## TASK
Please give back only the lines below from the one containing "FF+latch area -> 0 um2" to the one containing "Final WL -> 907 um", each repeated word for word, both ends included.
___ SUPPLIED MATERIAL
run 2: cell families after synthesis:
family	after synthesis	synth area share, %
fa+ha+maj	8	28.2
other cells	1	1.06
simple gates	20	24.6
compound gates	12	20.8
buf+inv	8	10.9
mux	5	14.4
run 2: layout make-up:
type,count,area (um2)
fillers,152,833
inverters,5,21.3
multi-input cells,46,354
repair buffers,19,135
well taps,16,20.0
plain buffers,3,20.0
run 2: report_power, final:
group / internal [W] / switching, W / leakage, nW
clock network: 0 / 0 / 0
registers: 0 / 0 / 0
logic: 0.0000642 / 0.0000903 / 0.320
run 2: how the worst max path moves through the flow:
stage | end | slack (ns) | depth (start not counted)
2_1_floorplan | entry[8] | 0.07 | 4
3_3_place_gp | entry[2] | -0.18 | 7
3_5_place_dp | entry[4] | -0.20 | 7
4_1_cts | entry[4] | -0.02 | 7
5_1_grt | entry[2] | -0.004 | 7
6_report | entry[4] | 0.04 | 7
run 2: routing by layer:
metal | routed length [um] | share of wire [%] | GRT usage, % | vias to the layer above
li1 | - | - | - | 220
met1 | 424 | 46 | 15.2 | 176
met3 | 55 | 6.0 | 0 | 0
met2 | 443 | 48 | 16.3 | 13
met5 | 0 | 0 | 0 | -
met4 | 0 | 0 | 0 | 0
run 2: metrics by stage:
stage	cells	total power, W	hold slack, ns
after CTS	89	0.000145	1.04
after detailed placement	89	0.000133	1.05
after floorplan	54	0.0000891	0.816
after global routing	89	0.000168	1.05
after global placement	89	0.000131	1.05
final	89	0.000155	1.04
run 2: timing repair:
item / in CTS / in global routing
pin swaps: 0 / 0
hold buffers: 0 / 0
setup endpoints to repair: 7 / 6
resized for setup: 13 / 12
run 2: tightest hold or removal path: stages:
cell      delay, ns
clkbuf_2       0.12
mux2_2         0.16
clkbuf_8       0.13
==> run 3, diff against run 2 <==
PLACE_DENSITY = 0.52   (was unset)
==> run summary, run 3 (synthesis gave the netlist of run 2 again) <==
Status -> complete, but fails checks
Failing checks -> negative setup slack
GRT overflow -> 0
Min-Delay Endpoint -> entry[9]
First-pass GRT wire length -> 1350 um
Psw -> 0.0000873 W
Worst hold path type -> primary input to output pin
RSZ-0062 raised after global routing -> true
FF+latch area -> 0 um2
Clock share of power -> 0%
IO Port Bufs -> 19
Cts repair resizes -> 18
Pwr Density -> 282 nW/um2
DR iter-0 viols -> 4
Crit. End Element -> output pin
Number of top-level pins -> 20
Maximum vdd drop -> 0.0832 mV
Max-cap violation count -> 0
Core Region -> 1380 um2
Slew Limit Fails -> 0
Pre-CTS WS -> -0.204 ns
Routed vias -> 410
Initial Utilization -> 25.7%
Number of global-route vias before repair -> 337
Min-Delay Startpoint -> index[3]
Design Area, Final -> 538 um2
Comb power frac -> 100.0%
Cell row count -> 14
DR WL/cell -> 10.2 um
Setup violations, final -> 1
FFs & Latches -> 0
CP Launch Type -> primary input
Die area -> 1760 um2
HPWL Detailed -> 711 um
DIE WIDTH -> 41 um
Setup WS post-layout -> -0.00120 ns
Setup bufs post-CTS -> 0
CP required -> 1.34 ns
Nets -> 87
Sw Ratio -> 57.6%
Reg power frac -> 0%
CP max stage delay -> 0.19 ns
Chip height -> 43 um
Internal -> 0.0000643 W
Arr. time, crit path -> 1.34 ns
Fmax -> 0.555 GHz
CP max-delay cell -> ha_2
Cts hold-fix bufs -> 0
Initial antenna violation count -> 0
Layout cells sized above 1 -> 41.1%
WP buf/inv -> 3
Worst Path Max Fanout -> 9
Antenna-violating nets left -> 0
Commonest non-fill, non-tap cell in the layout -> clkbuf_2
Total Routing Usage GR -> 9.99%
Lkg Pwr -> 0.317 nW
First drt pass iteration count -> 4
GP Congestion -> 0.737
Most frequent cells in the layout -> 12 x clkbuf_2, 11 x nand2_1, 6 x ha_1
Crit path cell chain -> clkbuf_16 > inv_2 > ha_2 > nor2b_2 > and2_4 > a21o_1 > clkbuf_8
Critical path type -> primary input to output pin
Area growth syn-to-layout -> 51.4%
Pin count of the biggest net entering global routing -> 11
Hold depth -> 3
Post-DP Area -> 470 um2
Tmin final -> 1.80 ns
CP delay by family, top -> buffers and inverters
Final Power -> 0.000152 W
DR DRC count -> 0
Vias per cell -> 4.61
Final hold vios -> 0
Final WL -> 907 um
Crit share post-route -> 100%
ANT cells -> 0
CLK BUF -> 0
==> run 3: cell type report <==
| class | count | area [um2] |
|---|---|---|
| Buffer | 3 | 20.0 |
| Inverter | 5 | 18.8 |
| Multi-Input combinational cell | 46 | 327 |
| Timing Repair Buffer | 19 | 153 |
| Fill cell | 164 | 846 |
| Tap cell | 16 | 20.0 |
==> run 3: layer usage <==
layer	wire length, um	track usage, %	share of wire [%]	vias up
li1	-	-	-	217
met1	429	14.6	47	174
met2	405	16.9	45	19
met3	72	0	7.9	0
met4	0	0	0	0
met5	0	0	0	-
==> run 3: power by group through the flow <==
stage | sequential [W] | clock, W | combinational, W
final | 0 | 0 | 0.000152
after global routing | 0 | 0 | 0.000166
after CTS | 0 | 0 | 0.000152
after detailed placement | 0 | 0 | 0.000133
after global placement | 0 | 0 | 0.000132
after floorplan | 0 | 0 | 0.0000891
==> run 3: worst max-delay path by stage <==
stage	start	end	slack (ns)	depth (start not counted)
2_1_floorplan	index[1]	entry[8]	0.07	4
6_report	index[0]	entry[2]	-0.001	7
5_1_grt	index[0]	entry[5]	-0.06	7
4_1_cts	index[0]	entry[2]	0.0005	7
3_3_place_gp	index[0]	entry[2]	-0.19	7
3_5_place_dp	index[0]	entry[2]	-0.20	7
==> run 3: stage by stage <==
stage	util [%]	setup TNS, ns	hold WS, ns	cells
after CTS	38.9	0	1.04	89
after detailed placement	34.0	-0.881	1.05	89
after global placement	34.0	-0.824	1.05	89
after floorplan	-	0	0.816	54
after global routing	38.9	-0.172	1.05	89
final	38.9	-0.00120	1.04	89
[src/ctrl_regs_pkg.sv]
// control register package: settings bus, time and readback types
package ctrl_regs_pkg;

   // 64 setting registers of 32 bits
   typedef logic [5:0]  set_adr_t;
   typedef logic [31:0] set_dat_t;

   typedef logic [63:0] vita_time_t;   // free running time count

   typedef logic [31:0] rb_word_t;     // one readback word, seen as two halves

   // misc slave register
   typedef logic [15:0] misc_reg_t;

endpackage

[src/setting_reg.sv]
// setting register: captures the settings bus word at its own index
module setting_reg
   import ctrl_regs_pkg::*;
#(
   parameter int my_addr = 0,
   parameter int width   = 32
)
(
   input  logic             wb_clk,
   input  logic             wb_rst,
   input  logic             set_stb_i,
   input  set_adr_t         set_adr_i,
   input  set_dat_t         set_dat_i,
   output logic [width-1:0] out_o,
   output logic             changed_o
);
   logic hit;

   assign hit = set_stb_i & (set_adr_i == set_adr_t'(my_addr));

   always_ff @(posedge wb_clk)
   begin
      if (hit)
         out_o <= set_dat_i[width-1:0];
   end

   // one cycle pulse, lines up with the new out value
   always_ff @(posedge wb_clk)
   begin
      if (wb_rst)
         changed_o <= 1'b0;
      else
         changed_o <= hit;
   end

endmodule

[src/wb_slave_decode.sv]
// wishbone slave decoder with read data and ack return for the single master
`include "u1e_ctrl_config.svh"

module wb_slave_decode
   import ctrl_bus_pkg::*;
(
   input  logic    wb_clk,
   input  logic    wb_rst,
   input  logic    cyc_i,
   input  logic    stb_i,
   input  wb_adr_t adr_i,
   input  wb_dat_t misc_dat_i,
   input  logic    misc_ack_i,
   input  wb_dat_t rb_dat_i,
   input  logic    rb_ack_i,
   input  logic    set_ack_i,
   output logic    misc_stb_o,
   output logic    rb_stb_o,
   output logic    set_stb_o,
   output wb_dat_t dat_o,
   output logic    ack_o
);
   slave_idx_t slv;
   logic       ack_q;   // ack given in the previous cycle
   logic       req;
   logic       hit_misc, hit_rb, hit_set;

   assign slv = adr_i[10:7];

   // one idle cycle after every ack keeps settings strobes apart
   assign req = cyc_i & stb_i & ~ack_q;

   assign hit_misc = (slv == `U1E_SLV_MISC);
   assign hit_rb   = (slv == `U1E_SLV_RB);
   assign hit_set  = ((slv & `U1E_SLV_SET_MASK) == (`U1E_SLV_SET & `U1E_SLV_SET_MASK));

   assign misc_stb_o = req & hit_misc;
   assign rb_stb_o   = req & hit_rb;
   assign set_stb_o  = req & hit_set;

   // unmapped slaves give 0 and never ack
   always_comb
   begin
      dat_o = '0;
      ack_o = 1'b0;
      if (hit_misc)
      begin
         dat_o = misc_dat_i;
         ack_o = misc_ack_i;
      end
      else if (hit_rb)
      begin
         dat_o = rb_dat_i;
         ack_o = rb_ack_i;
      end
      else if (hit_set)
         ack_o = set_ack_i;   // write only, reads return 0
   end

   always_ff @(posedge wb_clk)
   begin
      if (wb_rst)
         ack_q <= 1'b0;
      else
         ack_q <= ack_o;
   end

endmodule

[src/misc_regs.sv]
// misc register slave: leds, clock generator control and status, frame lengths
`include "u1e_ctrl_config.svh"

module misc_regs
   import ctrl_bus_pkg::*, ctrl_regs_pkg::*;
(
   input  logic       wb_clk,
   input  logic       wb_rst,
   input  logic       stb_i,
   input  logic       we_i,
   input  wb_adr_t    adr_i,
   input  wb_dat_t    dat_i,
   input  logic       cgen_st_status_i,
   input  logic       cgen_st_ld_i,
   input  logic       cgen_st_refmon_i,
   input  misc_reg_t  rx_frame_len_i,
   output wb_dat_t    dat_o,
   output logic       ack_o,
   output logic [3:0] debug_led_o,
   output logic       cgen_sync_b_o,
   output logic       cgen_ref_sel_o,
   output misc_reg_t  tx_frame_len_o,
   output logic [7:0] test_rate_o,
   output logic [3:0] test_ctrl_o
);
   misc_reg_t  reg_leds, reg_cgen_ctrl, reg_test, xfer_rate;
   logic [6:0] offset;

   assign offset = adr_i[6:0];
   assign ack_o  = stb_i;   // no wait states

   always_ff @(posedge wb_clk)
   begin
      if (wb_rst)
      begin
         reg_leds       <= '0;
         reg_cgen_ctrl  <= 16'd3;   // sync_b and ref_sel idle high
         reg_test       <= '0;
         tx_frame_len_o <= '0;
         xfer_rate      <= '0;
      end
      else if (stb_i & we_i)
      begin
         case (offset)
            `REG_LEDS:        reg_leds       <= dat_i;
            `REG_CGEN_CTRL:   reg_cgen_ctrl  <= dat_i;
            `REG_TEST:        reg_test       <= dat_i;
            `REG_TX_FRAMELEN: tx_frame_len_o <= dat_i;
            `REG_XFER_RATE:   xfer_rate      <= dat_i;
            default:          ;
         endcase
      end
   end

   always_comb
   begin
      case (offset)
         `REG_LEDS:        dat_o = reg_leds;
         `REG_CGEN_CTRL:   dat_o = reg_cgen_ctrl;
         `REG_CGEN_ST:     dat_o = {13'd0, cgen_st_status_i, cgen_st_ld_i, cgen_st_refmon_i};
         `REG_TEST:        dat_o = reg_test;
         `REG_RX_FRAMELEN: dat_o = rx_frame_len_i;
         `REG_TX_FRAMELEN: dat_o = tx_frame_len_o;
         `REG_XFER_RATE:   dat_o = xfer_rate;
         `REG_COMPAT:      dat_o = {8'd0, `COMPAT_NUM};
         default:          dat_o = `RB_DEFAULT;
      endcase
   end

   assign test_ctrl_o = xfer_rate[11:8];
   assign test_rate_o = xfer_rate[7:0];
   assign {cgen_sync_b_o, cgen_ref_sel_o} = reg_cgen_ctrl[1:0];
   assign debug_led_o = ~reg_leds[3:0];   // leds are active low

endmodule
**config.mk**
```make
export PLATFORM = sky130hd
export DESIGN_NAME = dcache_plru
export DESIGN_NICKNAME = d
export VERILOG_FILES = /design/src/design/dcache_plru.sv
export SDC_FILE = /design/constraint.sdc
export NUM_CORES = 1
export LEC_CHECK = 0
export BUFFER_PORTS_ARGS = -buffer_cell sky130_fd_sc_hd__buf_4
export CAP_MARGIN = 10
export CELL_PAD_IN_SITES_DETAIL_PLACEMENT = 0
export CELL_PAD_IN_SITES_GLOBAL_PLACEMENT = 1
export CORE_MARGIN = 2
export CORE_UTILIZATION = 35
export DETAILED_ROUTE_END_ITERATION = 12
export PLACE_DENSITY_LB_ADDON = 0.2
export RECOVER_POWER = 100
export SYNTH_ARGS = -nofsm -noshare
export SYNTH_HDL_FRONTEND = slang
export SYNTH_SLANG_ARGS = --single-unit
```
**constraint.sdc**
```tcl
create_clock -name clk -period 4.7 [get_ports clk]
set_input_delay 0.705 -clock clk [delete_from_list [all_inputs] [get_ports clk]]
set_output_delay 0.705 -clock clk [all_outputs]
set_load 0.02 [all_outputs]
```
**src/design/dcache_plru.sv**
```systemverilog
`timescale 1ns/1ns
`default_nettype none

module dcache_plru #(
    parameter int SETS = 16,
    parameter int WAYS = 4,
    localparam int IDX_W = $clog2(SETS),
    localparam int WAY_W = $clog2(WAYS)
) (
    input  logic             clk,
    input  logic             rst,
    input  logic             access_en,
    input  logic [IDX_W-1:0] access_index,
    input  logic [WAY_W-1:0] access_way,
    input  logic [IDX_W-1:0] victim_index,
    output logic [WAY_W-1:0] victim_way
);

    localparam int NODES = WAYS - 1;

    // Heap order, children of n at 2n+1 and 2n+2
    logic [SETS-1:0][NODES-1:0] tree_q;
    logic [NODES-1:0]           tree_next;
    logic [NODES-1:0]           victim_bits;

    assign victim_bits = tree_q[victim_index];

    // Walk from the root, 0 means left
    always_comb begin
        int node;
        node = 0;
        for (int lvl = 0; lvl < WAY_W; lvl++) begin
            victim_way[WAY_W-1-lvl] = victim_bits[node];
            node = 2 * node + 1 + int'(victim_bits[node]);
        end
    end

    // Point each node on the path away from the accessed way
    always_comb begin
        int node;
        node = 0;
        tree_next = tree_q[access_index];
        for (int lvl = 0; lvl < WAY_W; lvl++) begin
            tree_next[node] = ~access_way[WAY_W-1-lvl];
            node = 2 * node + 1 + int'(access_way[WAY_W-1-lvl]);
        end
    end

    always_ff @(posedge clk) begin
        if (rst) begin
            tree_q <= '0;
        end else if (access_en) begin
            tree_q[access_index] <= tree_next;
        end
    end

endmodule

`default_nettype wire

```
==> results.tsv <==
stage	metric	value	unit
status	run status	finished clean	
clocking	Clk Latency, worst-skew pair	300	ps
clocking	TritonCTS Buffers	5	
placed_design	port bufs	14	
yosys	Top FF cell, synth	dfxtp_1	
yosys	Syn Nets	279	
die	Chip Width	89.59	µm
die	Ports	15	
sta	fin crit period	3986	ps
worst_setup_path	CP Data Required Time	3990	ps
placed_design	hpwl dp	4945	µm
clocking	Clock Tree Root	clkbuf_8	
finish	final instance area	2815	µm²
sta	FMAX	0.2509	GHz
global_routing	GRT overflow	0	
die	die footprint	8025	µm²
clocking	hold_buf cts	0	
finish	largest register by flop count	tree_q	
detailed_routing	WL final	6917	µm
global_routing	GRT busiest layer	met1	
finish	share of layout cells above drive strength 1	0.1319	
global_routing	first-pass GRT wire length	10740	µm
worst_setup_path	Critical Path AT	3280	ps
finish	max FFs per register	48	
clocking	CTS tree	yes	
worst_setup_path	Max FO, Critical Path	12	
die	Initial Utilization	0.3573	
run	max_cap viols	0	
detailed_routing	Avg WL per Cell	18.59	µm
global_routing	vias in the first global route	1846	
yosys	Syn Area/Cell	9.638	µm²
power	Leakage	0.0008961	µW
clocking	clk sinks	48	
finish	post-route insts no fill	372	
global_routing	largest net degree at the start of global routing	51	
global_routing	total track usage	0.1828	
sta	Final period util	0.8481	
placed_design	dpl cells	365	
sta	clk_skew	6.579	ps
finish	Nets	286	
yosys	yosys warns	0	
die	# rows	31	
power	pwr dens	302.9	nW/µm²
global_routing	met3 usage	0.04205	
sta	final setup fails	0	
sta	Final Max Slew Viols	0	
yosys	Seq/Total Area, Yosys	0.3748	
sta	TNS Setup	0	ps
yosys	EDFF count, synth	0	
die	DIE HEIGHT	89.59	µm
global_routing	initial antenna violation count	0	
detailed_routing	drt drc	0	
placed_design	Placed Area	2718	µm²
finish	n_diodes	0	
min_path	HP Class	register to register	
placed_design	GP Congestion	0.7960	
clocking	Max H-tree Level	2	
clocking	CTS resizes	0	
worst_setup_path	Crit. End Element	primary output	
sta	Worst-Margin Slew	1033	ps
detailed_routing	Via-to-Cell Ratio	5.476	
detailed_routing	initial drt markers	99	
yosys	synthesized instance count	266	
detailed_routing	DR vias	2037	
yosys	synthesized flop and latch total	48	
finish	commonest non-fill, non-tap cell in the layout	dfxtp_1	
finish	synth-to-layout area growth	9.810	%
yosys	synthesized area	2564	µm²
die	core area	7176	µm²
worst_setup_path	crit start category	primary input	
finish	most frequent cells in the layout	dfxtp_1, inv_1, nand2_1, o32ai_1, nor2_1	
finish	largest registers	tree_q x48	
global_routing	met1 Use GR	0.2769	
clocking	deepest clock path buffer count	2	
sta	worst hold slack	504.5	ps
sta	RSZ-0062 raised after global routing	false	
worst_setup_path	critical path type	primary input to primary output	
clocking	post-CTS setup buffers	0	
global_routing	grt met2 use	0.2660	
sta	Final Hold Fails	0	
detailed_routing	Antenna Nets Post-Route	0	
yosys	async set-reset flop share out of synthesis	0	
sta	Slew HR	0.3110	
detailed_routing	DR pass1 iterations	4	
clocking	Worst-path clk slew	90	ps
yosys	synth unique cells	27	
power	Peak VDD IR	0.1359	mV
finish	final core occ	0.3923	
==> routing by layer <==
| metal | up-vias | part of all wire | wire, µm |
|---|---|---|---|
| met5 | - | 0 | 0 |
| li1 | 999 | - | - |
| met3 | 5 | 0.050 | 346 |
| met2 | 47 | 0.45 | 3143 |
| met1 | 986 | 0.49 | 3379 |
| met4 | 0 | 0.0068 | 47 |
==> final timing paths <==
| check | from | endpoint | slack (ps) | cells after the start |
|---|---|---|---|---|
| setup reg to reg | tree_q[34] | tree_q[13] | 2450 | 5 |
| setup / recovery | victim_index[2] | victim_way[0] | 710 | 6 |
| hold / removal | tree_q[41] | tree_q[41] | 500 | 2 |
| hold reg to reg | tree_q[41] | tree_q[41] | 500 | 2 |
==> logic make-up (layout without fill, tap and decap cells) <==
family                 Yosys count  in the layout  synth area share
AOI/OAI and AO/OA               58             58            0.1894
muxes                           32             32            0.2211
DFF                             48             48            0.3748
and+or+nand+nor                 76             76            0.1240
buffers and inverters           52             59           0.09077
==> cells in the mapped netlist (3+ instances only) <==
cell / instances / share of area
nand2_1: 33 / 0.048
mux2i_1: 12 / 0.047
inv_1: 34 / 0.050
nor3_1: 4 / 0.0078
clkbuf_1: 9 / 0.013
buf_6: 4 / 0.018
buf_2: 3 / 0.0059
nor2_1: 29 / 0.042
a211oi_1: 16 / 0.047
nand2b_1: 4 / 0.0098
mux4_1: 5 / 0.051
o32ai_1: 32 / 0.11
dfxtp_1: 48 / 0.37
mux4_2: 12 / 0.11
==> report_power, final <==
| part | leakage (µW) | switching, µW | total (µW) | internal, µW |
|---|---|---|---|---|
| Sequential | 0.000388 | 3.97 | 417 | 413 |
| Combinational | 0.000444 | 56.7 | 88.9 | 32.2 |
| Clock | 0.0000642 | 138 | 347 | 209 |
==> per-stage QoR <==
step	power (µW)	worst slack, ps
2_1_floorplan	490.2	1580
5_1_grt	885.0	578.3
3_3_place_gp	518.4	1169
3_5_place_dp	518.7	1151
6_report	852.7	714.1
4_1_cts	865.8	1151
==> critical path: stages <==
cell and delay, ps:
clkbuf_1 550, mux4_1 630, mux2i_1 280, mux2_2 360
mux4_1 540, clkbuf_1 200
==> area by class of cell <==
class	count	area, µm²
Fill cell	734	4360
Multi-Input combinational cell	166	1358
Sequential cell	48	960.9
Inverter	34	127.6
Tap cell	99	123.9
Timing Repair Buffer	18	116.4
Clock buffer	5	68.82
Clock inverter	2	60.06
Note: power is estimated with default switching activity, not from simulation.
`src/design/dcache_pkg.sv`:
```
`default_nettype none

package dcache_pkg;

    // Address geometry
    localparam int ADDR_W     = 32;
    localparam int WORD_W     = 32;

    // Line geometry
    localparam int LINE_WORDS = 4;
    localparam int OFFSET_W   = 4;

    // Word select bits inside a line
    localparam int WSEL_W     = $clog2(LINE_WORDS);

    typedef logic [WORD_W-1:0]   word_t;
    typedef logic [WORD_W/8-1:0] mask_t;
    typedef logic [ADDR_W-1:0]   addr_t;

endpackage

`default_nettype wire

```
`src/design/dcache_way.sv`:
```
`timescale 1ns/1ns
`default_nettype none

module dcache_way
    import dcache_pkg::*;
#(
    parameter int SETS = 16,
    localparam int IDX_W = $clog2(SETS),
    localparam int TAG_W = ADDR_W - OFFSET_W - IDX_W
) (
    input  logic                    clk,
    input  logic                    rst,
    input  logic [IDX_W-1:0]        rd_index,
    input  logic                    wr_en,
    input  logic [IDX_W-1:0]        wr_index,
    input  logic [WSEL_W-1:0]       wr_word_sel,
    input  word_t                   wr_data,
    input  mask_t                   wr_mask,
    input  logic                    set_dirty,
    input  logic                    fill_we,
    input  logic [IDX_W-1:0]        fill_index,
    input  logic [WSEL_W-1:0]       fill_word_sel,
    input  word_t                   fill_data,
    input  logic [TAG_W-1:0]        fill_tag,
    output logic [TAG_W-1:0]        rd_tag,
    output logic                    rd_valid,
    output logic                    rd_dirty,
    output word_t [LINE_WORDS-1:0]  rd_line
);

    logic [TAG_W-1:0]       tag_mem [SETS];
    word_t [LINE_WORDS-1:0] data_mem [SETS];
    logic [SETS-1:0]        valid_q;
    logic [SETS-1:0]        dirty_q;
    logic                   fill_last;

    // Tag goes in with the final refill beat
    assign fill_last = fill_we && (fill_word_sel == WSEL_W'(LINE_WORDS - 1));

    always_ff @(posedge clk) begin
        if (fill_we) begin
            data_mem[fill_index][fill_word_sel] <= fill_data;
        end
        if (fill_last) begin
            tag_mem[fill_index] <= fill_tag;
        end
        if (wr_en) begin
            for (int b = 0; b < WORD_W / 8; b++) begin
                if (wr_mask[b]) begin
                    data_mem[wr_index][wr_word_sel][8*b +: 8] <= wr_data[8*b +: 8];
                end
            end
        end
        rd_tag  <= tag_mem[rd_index];
        rd_line <= data_mem[rd_index];
    end

    always_ff @(posedge clk) begin
        if (rst) begin
            valid_q  <= '0;
            dirty_q  <= '0;
            rd_valid <= 1'b0;
            rd_dirty <= 1'b0;
        end else begin
            if (fill_last) begin
                valid_q[fill_index] <= 1'b1;
                dirty_q[fill_index] <= 1'b0;
            end
            if (wr_en && set_dirty) begin
                dirty_q[wr_index] <= 1'b1;
            end
            rd_valid <= valid_q[rd_index];
            rd_dirty <= dirty_q[rd_index];
        end
    end

    // Refill and store hit are never in flight together
    a_fill_store_excl: assert property (
        @(posedge clk) disable iff (rst) !(fill_we && wr_en)
    );

endmodule

`default_nettype wire

```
______
## SOLUTION TO THE PROBLEM
FF+latch area -> 0 um2
Clock share of power -> 0%
IO Port Bufs -> 19
Cts repair resizes -> 18
Pwr Density -> 282 nW/um2
DR iter-0 viols -> 4
Crit. End Element -> output pin
Number of top-level pins -> 20
Maximum vdd drop -> 0.0832 mV
Max-cap violation count -> 0
Core Region -> 1380 um2
Slew Limit Fails -> 0
Pre-CTS WS -> -0.204 ns
Routed vias -> 410
Initial Utilization -> 25.7%
Number of global-route vias before repair -> 337
Min-Delay Startpoint -> index[3]
Design Area, Final -> 538 um2
Comb power frac -> 100.0%
Cell row count -> 14
DR WL/cell -> 10.2 um
Setup violations, final -> 1
FFs & Latches -> 0
CP Launch Type -> primary input
Die area -> 1760 um2
HPWL Detailed -> 711 um
DIE WIDTH -> 41 um
Setup WS post-layout -> -0.00120 ns
Setup bufs post-CTS -> 0
CP required -> 1.34 ns
Nets -> 87
Sw Ratio -> 57.6%
Reg power frac -> 0%
CP max stage delay -> 0.19 ns
Chip height -> 43 um
Internal -> 0.0000643 W
Arr. time, crit path -> 1.34 ns
Fmax -> 0.555 GHz
CP max-delay cell -> ha_2
Cts hold-fix bufs -> 0
Initial antenna violation count -> 0
Layout cells sized above 1 -> 41.1%
WP buf/inv -> 3
Worst Path Max Fanout -> 9
Antenna-violating nets left -> 0
Commonest non-fill, non-tap cell in the layout -> clkbuf_2
Total Routing Usage GR -> 9.99%
Lkg Pwr -> 0.317 nW
First drt pass iteration count -> 4
GP Congestion -> 0.737
Most frequent cells in the layout -> 12 x clkbuf_2, 11 x nand2_1, 6 x ha_1
Crit path cell chain -> clkbuf_16 > inv_2 > ha_2 > nor2b_2 > and2_4 > a21o_1 > clkbuf_8
Critical path type -> primary input to output pin
Area growth syn-to-layout -> 51.4%
Pin count of the biggest net entering global routing -> 11
Hold depth -> 3
Post-DP Area -> 470 um2
Tmin final -> 1.80 ns
CP delay by family, top -> buffers and inverters
Final Power -> 0.000152 W
DR DRC count -> 0
Vias per cell -> 4.61
Final hold vios -> 0
Final WL -> 907 um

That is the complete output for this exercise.